Saved entries
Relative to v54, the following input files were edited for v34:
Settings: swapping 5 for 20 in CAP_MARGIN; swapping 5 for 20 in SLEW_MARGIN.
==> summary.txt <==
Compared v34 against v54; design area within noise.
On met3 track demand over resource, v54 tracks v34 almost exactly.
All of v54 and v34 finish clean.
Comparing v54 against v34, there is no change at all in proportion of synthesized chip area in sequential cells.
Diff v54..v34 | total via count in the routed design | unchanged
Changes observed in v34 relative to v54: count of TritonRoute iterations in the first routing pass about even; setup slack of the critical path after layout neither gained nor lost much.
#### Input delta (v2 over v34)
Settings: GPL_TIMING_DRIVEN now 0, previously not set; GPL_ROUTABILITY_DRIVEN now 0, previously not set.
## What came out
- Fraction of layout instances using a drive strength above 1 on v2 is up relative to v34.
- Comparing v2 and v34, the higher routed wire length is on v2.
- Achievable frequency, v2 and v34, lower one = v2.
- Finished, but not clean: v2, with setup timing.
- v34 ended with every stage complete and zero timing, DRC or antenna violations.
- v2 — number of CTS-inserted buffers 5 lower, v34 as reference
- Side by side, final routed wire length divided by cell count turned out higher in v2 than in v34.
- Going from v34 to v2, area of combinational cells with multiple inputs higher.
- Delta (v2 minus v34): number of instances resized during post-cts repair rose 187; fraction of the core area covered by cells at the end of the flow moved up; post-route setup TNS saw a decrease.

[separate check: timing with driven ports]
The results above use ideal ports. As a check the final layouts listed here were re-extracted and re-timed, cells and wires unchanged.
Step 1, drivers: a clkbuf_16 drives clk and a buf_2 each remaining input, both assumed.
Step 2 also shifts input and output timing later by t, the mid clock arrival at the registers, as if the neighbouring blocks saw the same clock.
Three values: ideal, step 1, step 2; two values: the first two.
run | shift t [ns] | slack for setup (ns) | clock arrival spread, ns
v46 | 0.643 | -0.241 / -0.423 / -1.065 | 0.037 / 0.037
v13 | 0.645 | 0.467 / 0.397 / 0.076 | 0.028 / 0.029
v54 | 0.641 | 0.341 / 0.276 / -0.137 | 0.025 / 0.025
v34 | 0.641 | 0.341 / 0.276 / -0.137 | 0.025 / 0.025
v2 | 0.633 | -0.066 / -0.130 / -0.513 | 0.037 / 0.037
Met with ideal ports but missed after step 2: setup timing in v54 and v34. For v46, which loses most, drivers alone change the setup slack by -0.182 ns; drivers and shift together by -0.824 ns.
From an optimization exercise on the open Yosys and OpenROAD flow, aimed at a short achievable clock period and few clock cycles; shortcuts taken in it are not production practice.
In this exercise RTL edits were held to simulation tests only and were not proved equivalent to the original.
No activity file was given, so power comes from the tool's default toggle rates.

==> design/flow/flow/run.sh <==
#!/bin/bash
# Standard layout (the standard.sh: ORFS synthesis through finish) with a larger
# setup-slack margin for ORFS's timing repair, so that repair keeps improving paths
# that already meet the design's clock period. The SDC and every other setting are
# the standard ones. Each tool's output is in orfs/logs/; make's output in flow_make.log.
set -uo pipefail
MARGIN=$(cat flow/margin.txt 2>/dev/null || echo 8)
bash standard.sh SETUP_SLACK_MARGIN=$MARGIN finish > flow_make.log 2>&1
rc=$?
tail -50 flow_make.log
exit $rc
==> design/flow/flow/margin.txt <==
9.5
==> design/flow/standard.sh <==
#!/bin/bash
# synth_recipe.tcl (not shown) runs the flow's synth.tcl, then flattens the netlist and writes it again
# the make line also repeats each setting of config.mk as NAME=value (left out here)
make -C /OpenROAD-flow-scripts/flow DESIGN_CONFIG=/design/flow/config.mk WORK_HOME=/design/flow/orfs CLKGATE_MAP_FILE= SYNTH_SCRIPT=/design/flow/synth_recipe.tcl "${@:-finish}"
==> design/flow/config.mk <==
export PLATFORM = sky130hd
export DESIGN_NAME = xmega
export DESIGN_NICKNAME = xmega
export VERILOG_FILES = /design/flow/design.v
export SDC_FILE = /design/flow/constraint.sdc
export NUM_CORES = 4
export LEC_CHECK = 0
export CAP_MARGIN = 30
export CORE_MARGIN = 2
export CORE_UTILIZATION = 40
export SLEW_MARGIN = 30
==> design/flow/constraint.sdc <==
create_clock -name core_clock -period 14.0 [get_ports {clk}]
set_input_delay 2.8000 -clock core_clock [delete_from_list [all_inputs] [get_ports {clk}]]
set_output_delay 2.8000 -clock core_clock [all_outputs]
set_load 0.01 [all_outputs]
==> design/flow/design.v <==
`timescale 1ns / 1ps
module xmega_alu2 (
	input [39:0] ctl,
	input [15:0] inst,
	input eq,		 
	input [15:0] rs1,
	input [15:0] rs2,
	input [7:0] sreg_in,
	input [15:0] mul_in,	 
	output reg [15:0] rd,
	output reg [7:0] sreg_out
);
localparam FC = 0, FZ = 1, FN = 2, FV = 3, FS = 4, FH = 5, FT = 6;
wire [7:0] a = rs1[7:0];
wire [7:0] b = rs2[7:0];
wire [7:0] k = {inst[11:8], inst[3:0]};
wire cin = sreg_in[FC];
wire i_cpc = ctl[39];
wire i_sbc = ctl[38];
wire i_add = ctl[37];
wire i_cp = ctl[36];
wire i_sub = ctl[35];
wire i_adc = ctl[34];
wire i_and = ctl[33];
wire i_eor = ctl[32];
wire i_or = ctl[31];
wire i_mov = ctl[30];
wire i_cpi = ctl[29];
wire i_sbci = ctl[28];
wire i_subi = ctl[27];
wire i_ori = ctl[26];
wire i_andi = ctl[25];
wire i_ldi = ctl[24];
wire i_com = ctl[23];
wire i_neg = ctl[22];
wire i_swap = ctl[21];
wire i_inc = ctl[20];
wire i_asr = ctl[19];
wire i_lsr = ctl[18];
wire i_ror = ctl[17];
wire i_dec = ctl[16];
wire i_sex = ctl[15];
wire i_adiw = ctl[14];
wire i_sbiw = ctl[13];
wire i_bld = ctl[12];
wire i_bst = ctl[11];
wire i_movw = ctl[10];
wire i_muls = ctl[9];
wire i_mulsu = ctl[8];
wire i_fmul = ctl[7];
wire i_fmuls = ctl[6];
wire i_fmulsu = ctl[5];
wire i_mul = ctl[4];
wire s_rr = ctl[3];
wire s_ri = ctl[2];
wire s_cin = ctl[1];
wire a_add = ctl[0];
reg [7:0] ax, bx;
reg cx;
always @*
begin
	ax = a; bx = 8'h00; cx = 1'b0;
	if(a_add) begin bx = b; cx = i_adc & cin; end
	if(s_rr) begin bx = ~b; cx = s_cin ? ~cin : 1'b1; end
	if(s_ri) begin bx = ~k; cx = s_cin ? ~cin : 1'b1; end
	if(i_inc) begin bx = 8'h00; cx = 1'b1; end
	if(i_dec) begin bx = 8'hFF; cx = 1'b0; end
	if(i_neg) begin ax = 8'h00; bx = ~a; cx = 1'b1; end
end
wire [7:0] r;
wire co;
xmega_addc #(.N(8)) add8(.a(ax), .b(bx), .ci(cx), .s(r), .co(co));
wire [5:0] kw = {inst[7:6], inst[3:0]};
wire [16:0] w16 = i_sbiw ? ({1'b0, rs1} - {11'd0, kw}) : ({1'b0, rs1} + {11'd0, kw});
wire r0 = (r == 8'h00);
wire h_sub  = (~a[3] & b[3]) | (b[3] & r[3]) | (r[3] & ~a[3]);
wire h_subi = (~a[3] & inst[3]) | (inst[3] & r[3]) | (r[3] & ~a[3]);
wire v_add  = (a[7] & b[7] & ~r[7]) | (~a[7] & ~b[7] & r[7]);
wire v_sub  = (a[7] & ~b[7] & ~r[7]) | (~a[7] & b[7] & r[7]);
wire v_subi = (a[7] & ~inst[11] & ~r[7]) | (~a[1] & inst[11] & r[7]);
reg [7:0] lg;
always @*
begin
	lg = a & b;
	if(i_eor) lg = a ^ b;
	if(i_or) lg = a | b;
	if(i_ori) lg = a | k;
	if(i_andi) lg = a & k;
	if(i_com) lg = ~a;
end
wire lg0 = (lg == 8'h00);
reg [7:0] bl;
always @*
begin
	bl = a;
	bl[inst[2:0]] = sreg_in[FT];
end
wire [7:0] sh = {(i_asr ? a[7] : i_ror ? cin : 1'b0), a[7:1]};
wire sh0 = (sh == 8'h00);
wire c_ar = a_add | s_rr | s_ri | i_inc | i_dec | i_neg;
wire c_lg = i_and | i_eor | i_or | i_ori | i_andi | i_com;
wire c_sh = i_asr | i_lsr | i_ror;
wire c_w16 = i_adiw | i_sbiw;
wire c_mul = i_mul | i_muls | i_mulsu | i_fmul | i_fmuls | i_fmulsu;
reg [15:0] mul_rd;
always @*
begin
	mul_rd = 16'h0000;
	if(i_mul)
		mul_rd = mul_in;
	if(i_muls)
		case({a[7], b[7]})
		2'b00: mul_rd = mul_in;
		2'b10, 2'b01: mul_rd = {~mul_in[15:8], mul_in[7:0]};
		default: mul_rd = {1'b0, 7'h00 - mul_in[14:8], mul_in[7:0]};
		endcase
	if(i_mulsu)
		mul_rd = {(a[7] ? ~mul_in[15:8] : mul_in[15:8]), mul_in[7:0]};
	if(i_fmul)
		mul_rd = {mul_in[14:0], 1'b0};
	if(i_fmuls)
		case({a[7], b[7]})
		2'b00: mul_rd = {mul_in[14:8], mul_in[7:0], 1'b0};
		2'b10, 2'b01: mul_rd = {~mul_in[14:8], mul_in[7:0], 1'b0};
		default: mul_rd = {7'h00 - mul_in[14:8], mul_in[7:0], 1'b0};
		endcase
	if(i_fmulsu)
		mul_rd = {(a[7] ? ~mul_in[14:8] : mul_in[14:8]), mul_in[7:0], 1'b0};
end
always @*
	rd = ({16{c_ar}} & {8'h00, r}) | ({16{c_lg}} & {8'h00, lg}) | ({16{c_sh}} & {8'h00, sh}) |
	     ({16{i_swap}} & {8'h00, a[3:0], a[7:4]}) | ({16{i_ldi}} & {8'h00, k}) |
	     ({16{i_mov | i_movw}} & rs2) | ({16{i_bld}} & {8'h00, bl}) | ({16{c_w16}} & w16[15:0]) |
	     ({16{c_mul}} & mul_rd);
always @*
begin
	sreg_out = sreg_in;
	if(c_ar)
	begin
		sreg_out[FN] = r[7];
		sreg_out[FZ] = ((i_sbc | i_cpc | i_sbci) ? sreg_in[FZ] : 1'b1) & r0;
		if(~i_inc & ~i_dec) sreg_out[FC] = (s_rr | s_ri | i_neg) ? ~co : co;
		if(i_inc) sreg_out[FC] = co;
		if(i_dec) sreg_out[FC] = ~co;
		if(s_rr)
		begin
			sreg_out[FH] = h_sub; sreg_out[FV] = v_sub; sreg_out[FS] = r[7] ^ v_sub;
		end
		if(s_ri)
		begin
			sreg_out[FH] = h_subi; sreg_out[FV] = v_subi; sreg_out[FS] = r[7] ^ v_subi;
		end
		if(a_add)
		begin
			if(eq)
			begin
				sreg_out[FH] = a[3]; sreg_out[FV] = r[7] ^ co; sreg_out[FS] = co;
			end
			else
			begin
				sreg_out[FH] = i_adc ? ((a[3] & b[3]) | (b[3] & r[3]) | (~r[3] & ~a[3]))
				                     : ((a[3] & b[3]) | (b[3] & ~r[3]) | (~r[3] & a[3]));
				sreg_out[FV] = v_add; sreg_out[FS] = r[7] ^ v_add;
			end
		end
		if(i_neg)
		begin
			sreg_out[FH] = r[3] ^ ~a[3];
			sreg_out[FV] = (r == 8'h80); sreg_out[FS] = r[7] ^ (r == 8'h80);
		end
		if(i_inc | i_dec)
		begin
			sreg_out[FV] = (r == 8'h7F); sreg_out[FS] = r[7] ^ (r == 8'h7F);
		end
	end
	if(c_lg)
	begin
		if(i_com) sreg_out[FC] = 1'b1;
		sreg_out[FV] = 1'b0; sreg_out[FN] = lg[7]; sreg_out[FS] = lg[7]; sreg_out[FZ] = lg0;
	end
	if(c_sh)
	begin
		sreg_out[FC] = a[0];
		sreg_out[FZ] = sh0;
		if(i_asr)
		begin
			sreg_out[FV] = 1'b0; sreg_out[FN] = sh[7]; sreg_out[FS] = sh[7];
		end
		else
		begin
			sreg_out[FH] = a[3]; sreg_out[FN] = 1'b0; sreg_out[FV] = a[0]; sreg_out[FS] = a[0];
		end
	end
	if(i_bst) sreg_out[FT] = a[inst[2:0]];
	if(i_sex) sreg_out[inst[6:4]] = ~inst[7];
	if(c_w16)
	begin
		sreg_out[FC] = w16[16]; sreg_out[FV] = w16[16];
		sreg_out[FN] = w16[15]; sreg_out[FS] = w16[15] ^ w16[16];
		sreg_out[FZ] = (w16[15:0] == 16'h0000);
	end
	if(c_mul)
	begin
		sreg_out[FC] = mul_rd[15];
		sreg_out[FZ] = (mul_rd == 16'h0000);
	end
end
endmodule
From an optimization exercise on the open Yosys and OpenROAD flow, aimed at small area, a short achievable clock period and few clock cycles per item; shortcuts taken in it are not production practice. Where RTL was checked, it was by simulation tests only, not by an equivalence proof against the original. No activity file was given, so power comes from the tool's default toggle rates.

==> flow/design.v (excerpt) <==
module FPU(
input [31:0] Data1,
input [31:0] Data2,
input Clock,
input Reset,
input In_Data_Valid,
input Op,
output reg [31:0] Data_Out,
output reg Out_Data_Valid
);
reg [31:0] a0;
reg [31:23] b0;
reg [23:0] ab0;
reg mz2_0, andz0;
reg [11:0] one0, two0, neg0;
reg b23_0, ha0;
reg op0;
wire [25:0] be = {1'b0, |Data2[30:23], Data2[22:0], 1'b0};
integer i;
reg [2:0] vp;
always @(posedge Clock) begin
	a0 <= Data1;
	b0 <= Data2[31:23];
	op0 <= Op;
	ha0 <= |Data1[30:23];
	ab0 <= Op ? {|Data1[30:23], Data1[22:0]} : {|Data2[30:23], Data2[22:0]};
	mz2_0 <= ~|Data2[22:0];
	andz0 <= ~|(Data1[30:0] & Data2[30:0]);
	b23_0 <= Op & (|Data2[30:23]);
	for (i = 0; i < 12; i = i + 1) begin
		one0[i] <= Op & (be[2*i+1] ^ be[2*i]);
		two0[i] <= Op & ((be[2*i+2] & ~be[2*i+1] & ~be[2*i]) | (~be[2*i+2] & be[2*i+1] & be[2*i]));
		neg0[i] <= Op & be[2*i+2];
	end
end
always @(posedge Clock)
if (Reset) begin
	vp <= 3'd0;
	Out_Data_Valid <= 1'b0;
end else begin
	vp <= {vp[1:0], In_Data_Valid};
	Out_Data_Valid <= vp[2];
end
wire s1 = a0[31];
wire s2 = b0[31];
wire [7:0] e1 = a0[30:23];
wire [7:0] e2 = b0[30:23];
wire [23:0] MA = {ha0, a0[22:0]};
wire [23:0] MB = ab0;    
wire addm = ~op0;
wire swap = {e2, ab0[22:0]} > a0[30:0];
wire ge = e1 >= e2;
wire [7:0] d = ge ? (e1 - e2) : (e2 - e1);
wire [7:0] eL = ge ? e1 : e2;
wire [23:0] ML = swap ? MB : {|e1, a0[22:0]};
wire [23:0] MSe = ge ? MB : {|e1, a0[22:0]};
wire [23:0] MS0 = swap ? {|e1, a0[22:0]} : MB;
wire sub = addm & (s1 ^ s2);
wire [23:0] MSs = (op0 || d > 8'd23) ? 24'd0 : ((d == 8'd0) ? MS0 : (MSe >> d[4:0]));
wire [47:0] A0 = {1'b0, ML & {24{addm}}, sub, 22'd0};
wire [47:0] A1 = {sub, MSs ^ {24{sub}}, sub, 22'd0};
wire [47:0] r0, r1;
mul24 mul(.a(MA), .a2(ab0), .one(one0), .two(two0), .neg(neg0), .b23(b23_0), .en(op0),
	.x0(A0[47:22]), .x1(A1[47:22]), .r0(r0), .r1(r1));
wire [9:0] expm = {2'b00, e1} + {2'b00, e2} - 10'd127;
wire [9:0] base = op0 ? expm : {2'b00, eL};
wire [9:0] thr = base - 10'd254;
wire ff1 = &e1;
wire ff2 = &e2;
wire mz1 = ~|a0[22:0];
wire mz2 = mz2_0;
wire z1 = ~|a0[30:0];
wire z2 = ~|e2 & mz2_0;
wire nan = (ff1 & ~mz1) | (ff2 & ~mz2);
wire inf1 = ff1 & mz1;
wire inf2 = ff2 & mz2;
wire efa = nan | (inf1 & inf2 & (s1 ^ s2));
wire efm = nan | (z1 & inf2) | (z2 & inf1);
  ...
Size: roughly 3,000 cells after synthesis, ~320 flip-flops, about 0.031 mm2 of cells after synthesis.
export LEC_CHECK = 0
export CAP_MARGIN = 20
export CORE_MARGIN = 2
export CORE_UTILIZATION = 62
export CTS_CLUSTER_DIAMETER = 120
export CTS_CLUSTER_SIZE = 28
export PLACE_DENSITY = 0.7
export SLEW_MARGIN = 20
export SYNTH_HIERARCHICAL = 1
export SYNTH_MINIMUM_KEEP_SIZE = 0
export TNS_END_PERCENT = 5
create_clock -name core_clock -period 15.0 [get_ports {Clock}]
standard.sh (not shown) runs the stock make flow with config.mk's settings and CLKGATE_MAP_FILE= SYNTH_SCRIPT=/design/flow/synth_recipe.tcl, a recipe that flattens the netlist after the stock synthesis.
==> flow/flow/run.sh <==
#!/bin/bash
set -euo pipefail
bash standard.sh SETUP_SLACK_MARGIN=10.9 'BUFFER_PORTS_ARGS=-buffer_cell sky130_fd_sc_hd__buf_1' finish > standard.log 2>&1
The baseline went through all stages and came out clean.
Edit:
--- a/flow/design.v
+++ b/flow/design.v
@@ -718,32 +718,33 @@
 	ef1 <= op0 ? efm : efa;
 	nzand1 <= ~z1 & ~z2;
 	andz1 <= andz0;
 end
 wire [47:0] X = row0 + row1;
 reg [47:0] X2;
 reg [7:0] bp2;
-reg men2, negx2;
+reg [24:0] mask2;
+reg negx2;
 reg thrv2, thrge2;
 reg op2, sg2, ef2, nzand2, andz2;
 always @(posedge Clock) begin
 	X2 <= X;
 	bp2 <= bp1;
-	men2 <= men1;
+	mask2 <= men1 ? (25'h1000000 >> bp1[4:0]) : 25'd0;
 	negx2 <= negx1;
 	thrv2 <= thrv1;
 	thrge2 <= thrge1;
 	op2 <= op1;
 	sg2 <= sg1;
 	ef2 <= ef1;
 	nzand2 <= nzand1;
 	andz2 <= andz1;
 end
 wire negx = negx2;
-wire [24:0] mask = men2 ? (25'h1000000 >> bp2[4:0]) : 25'd0;
+wire [24:0] mask = mask2;
 wire [31:0] lzin32 = {X2[47:23] | mask, 7'h7f};
 wire [31:0] lz_z0 = ~lzin32;
 wire [15:0] lz_z1;
 wire [15:0] lz_c1;
 assign lz_z1[0] = lz_z0[1] & lz_z0[0];
 assign lz_c1[0] = lz_z0[1];
 assign lz_z1[1] = lz_z0[3] & lz_z0[2];
After rerunning: Hold slack gains 0.012 ns. Clock power grows by 11%. Synthesized area stays flat. Die area barely changes. Sequential share of layout area went up by 1.6 points.
No functional check of the RTL was part of any run of this note.

* * *

## west
FPU, a different RTL version from the one above (not shown whole).
For scale: roughly 3000 cells after synthesis, about 340 flip-flops, ~31000 um^2 of cells after synthesis.
==> flow/config.mk <==
export PLATFORM = sky130hd
export DESIGN_NAME = FPU
export DESIGN_NICKNAME = FPU
export VERILOG_FILES = /design/flow/design.v
export SDC_FILE = /design/flow/constraint.sdc
export NUM_CORES = 8
export LEC_CHECK = 0
export CAP_MARGIN = 20
export CORE_MARGIN = 2
export CORE_UTILIZATION = 55
export CTS_CLUSTER_DIAMETER = 120
export CTS_CLUSTER_SIZE = 28
export PLACE_DENSITY = 0.65
export SLEW_MARGIN = 20
export SYNTH_HIERARCHICAL = 1
export SYNTH_MINIMUM_KEEP_SIZE = 0
export TNS_END_PERCENT = 5
==> flow/constraint.sdc <==
create_clock -name core_clock -period 15.0 [get_ports {Clock}]
set_input_delay 3.0000 -clock core_clock [delete_from_list [all_inputs] [get_ports {Clock}]]
set_output_delay 3.0000 -clock core_clock [all_outputs]
set_load 0.01 [all_outputs]
Scripts as last shown in full above: flow/flow/run.sh
--- input diff west..north ---
--- a/flow/design.v
+++ b/flow/design.v
@@ -628,26 +628,30 @@
 input Reset,
 input In_Data_Valid,
 input Op,
 output reg [31:0] Data_Out,
 output reg Out_Data_Valid
 );
-reg [31:0] a0, b0;
-reg [23:0] am0;
+reg [31:0] a0;
+reg [31:23] b0;
+reg [23:0] ab0;
+reg mz2_0, andz0;
 reg [11:0] one0, two0, neg0;
 reg b23_0, ha0;
 reg op0;
 wire [25:0] be = {1'b0, |Data2[30:23], Data2[22:0], 1'b0};
 integer i;
 reg [2:0] vp;
 always @(posedge Clock) begin
 	a0 <= Data1;
-	b0 <= Data2;
+	b0 <= Data2[31:23];
 	op0 <= Op;
 	ha0 <= |Data1[30:23];
-	am0 <= Op ? {|Data1[30:23], Data1[22:0]} : 24'd0;
+	ab0 <= Op ? {|Data1[30:23], Data1[22:0]} : {|Data2[30:23], Data2[22:0]};
+	mz2_0 <= ~|Data2[22:0];
+	andz0 <= ~|(Data1[30:0] & Data2[30:0]);
 	b23_0 <= Op & (|Data2[30:23]);
 	for (i = 0; i < 12; i = i + 1) begin
 		one0[i] <= Op & (be[2*i+1] ^ be[2*i]);
 		two0[i] <= Op & ((be[2*i+2] & ~be[2*i+1] & ~be[2*i]) | (~be[2*i+2] & be[2*i+1] & be[2*i]));
 		neg0[i] <= Op & be[2*i+2];
 	end
@@ -662,36 +666,36 @@
 end
 wire s1 = a0[31];
 wire s2 = b0[31];
 wire [7:0] e1 = a0[30:23];
 wire [7:0] e2 = b0[30:23];
 wire [23:0] MA = {ha0, a0[22:0]};
-wire [23:0] MB = {|e2, b0[22:0]};
+wire [23:0] MB = ab0;    
 wire addm = ~op0;
-wire swap = b0[30:0] > a0[30:0];
+wire swap = {e2, ab0[22:0]} > a0[30:0];
 wire ge = e1 >= e2;
 wire [7:0] d = ge ? (e1 - e2) : (e2 - e1);
 wire [7:0] eL = ge ? e1 : e2;
 wire [23:0] ML = swap ? MB : {|e1, a0[22:0]};
 wire [23:0] MS = swap ? {|e1, a0[22:0]} : MB;
 wire sub = addm & (s1 ^ s2);
 wire [23:0] MSs = (op0 || d > 8'd23) ? 24'd0 : (MS >> d[4:0]);
 wire [47:0] A0 = {1'b0, ML & {24{addm}}, sub, 22'd0};
 wire [47:0] A1 = {sub, MSs ^ {24{sub}}, sub, 22'd0};
 wire [47:0] r0, r1;
-mul24 mul(.a(MA), .a2(am0), .one(one0), .two(two0), .neg(neg0), .b23(b23_0), .en(op0),
+mul24 mul(.a(MA), .a2(ab0), .one(one0), .two(two0), .neg(neg0), .b23(b23_0), .en(op0),
 	.x0(A0[47:22]), .x1(A1[47:22]), .r0(r0), .r1(r1));
 wire [9:0] expm = {2'b00, e1} + {2'b00, e2} - 10'd127;
 wire [9:0] base = op0 ? expm : {2'b00, eL};
 wire [9:0] thr = base - 10'd254;
 wire ff1 = &e1;
 wire ff2 = &e2;
 wire mz1 = ~|a0[22:0];
-wire mz2 = ~|b0[22:0];
+wire mz2 = mz2_0;
 wire z1 = ~|a0[30:0];
-wire z2 = ~|b0[30:0];
+wire z2 = ~|e2 & mz2_0;
 wire nan = (ff1 & ~mz1) | (ff2 & ~mz2);
 wire inf1 = ff1 & mz1;
 wire inf2 = ff2 & mz2;
 wire efa = nan | (inf1 & inf2 & (s1 ^ s2));
 wire efm = nan | (z1 & inf2) | (z2 & inf1);
 wire [9:0] bp = base + 10'd1;
@@ -709,13 +713,13 @@
 	thrv1 <= ~thr[9] & (thr <= 10'd24);
 	thrge1 <= ~thr[9] & (thr >= 10'd25);
 	op1 <= op0;
 	sg1 <= op0 ? (s1 ^ s2) : (swap ? s2 : s1);
 	ef1 <= op0 ? efm : efa;
 	nzand1 <= ~z1 & ~z2;
-	andz1 <= ~|(a0[30:0] & b0[30:0]);
+	andz1 <= andz0;
 end
 wire [47:0] X = row0 + row1;
 reg [47:0] X2;
 reg [7:0] bp2;
 reg men2, negx2;
 reg thrv2, thrge2;
### Flow results
When north is measured against west, its post-route met1 wirelength turns out 2.5% higher. From west to north the numbers moved as follows: hold slack shows a reduction of 0.0035 ns, sum of internal, switching and leakage power went up 0.49 mW, final design instance area without fill down 250 um^2, overall via count from detail_route shows an increase of 2.2%, via count of the first global-routing pass lower. On number of standard cells in the layout, taps in and fillers out, west and north are basically level. From west to north the numbers moved as follows: number of flip-flops and latches now smaller; met1 layer usage reported by global route now larger; post-synthesis share of cell area spent on xor and xnor gates now larger. west ended up with a0[26] as its critical path launch point; north ended up with ab0[23].
Testbench counts of north, summed over its fixed seeds: cycles 14,231, items 8,000.
Function not checked in west: the RTL went through the layout flow alone.

==> port drivers added, routing unchanged <==
No port has a modelled driver above. Below, the same layouts with a new extraction and two added sets of constraints. Step 1, drivers: a clkbuf_16 drives Clock and a buf_2 each remaining input, both assumed. Step 2 also shifts input and output timing later by t, the mid clock arrival at the registers, as if the neighbouring blocks saw the same clock. Slacks: ideal / step 1 / step 2; pairs: ideal / step 1.
| run | t, ns | setup slack, ns | hold slack, ns | slew at the worst register clock pin (ns) | worst slew at a driven data input, ns |
|---|---|---|---|---|---|
| the first run of note 1 | 0.599 | 10.802 / 10.802 / 10.663 | 0.326 / 0.326 / 0.326 | 0.12 / 0.12 | 0.04 |
| the second run of note 1 | 0.614 | 10.827 / 10.827 / 10.640 | 0.338 / 0.338 / 0.338 | 0.11 / 0.11 | 0.07 |
| west | 0.621 | 10.803 / 10.803 / 10.803 | 0.332 / 0.332 / 0.332 | 0.11 / 0.11 | 0.07 |
| north | 0.601 | 10.809 / 10.809 / 10.532 | 0.328 / 0.328 / 0.328 | 0.12 / 0.12 | 0.05 |
After both steps setup and hold are still met in every run listed. The setup slack of north, which loses most, moves by 0.000 ns with the drivers and by -0.277 ns with both steps.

* Task requirements: Exactly as written, please transcribe the lines from the start of the records above to the line that holds "Compared v34 against", both ends included.

* Solution to this task:
Relative to v54, the following input files were edited for v34:
Settings: swapping 5 for 20 in CAP_MARGIN; swapping 5 for 20 in SLEW_MARGIN.
==> summary.txt <==
Compared v34 against v54; design area within noise.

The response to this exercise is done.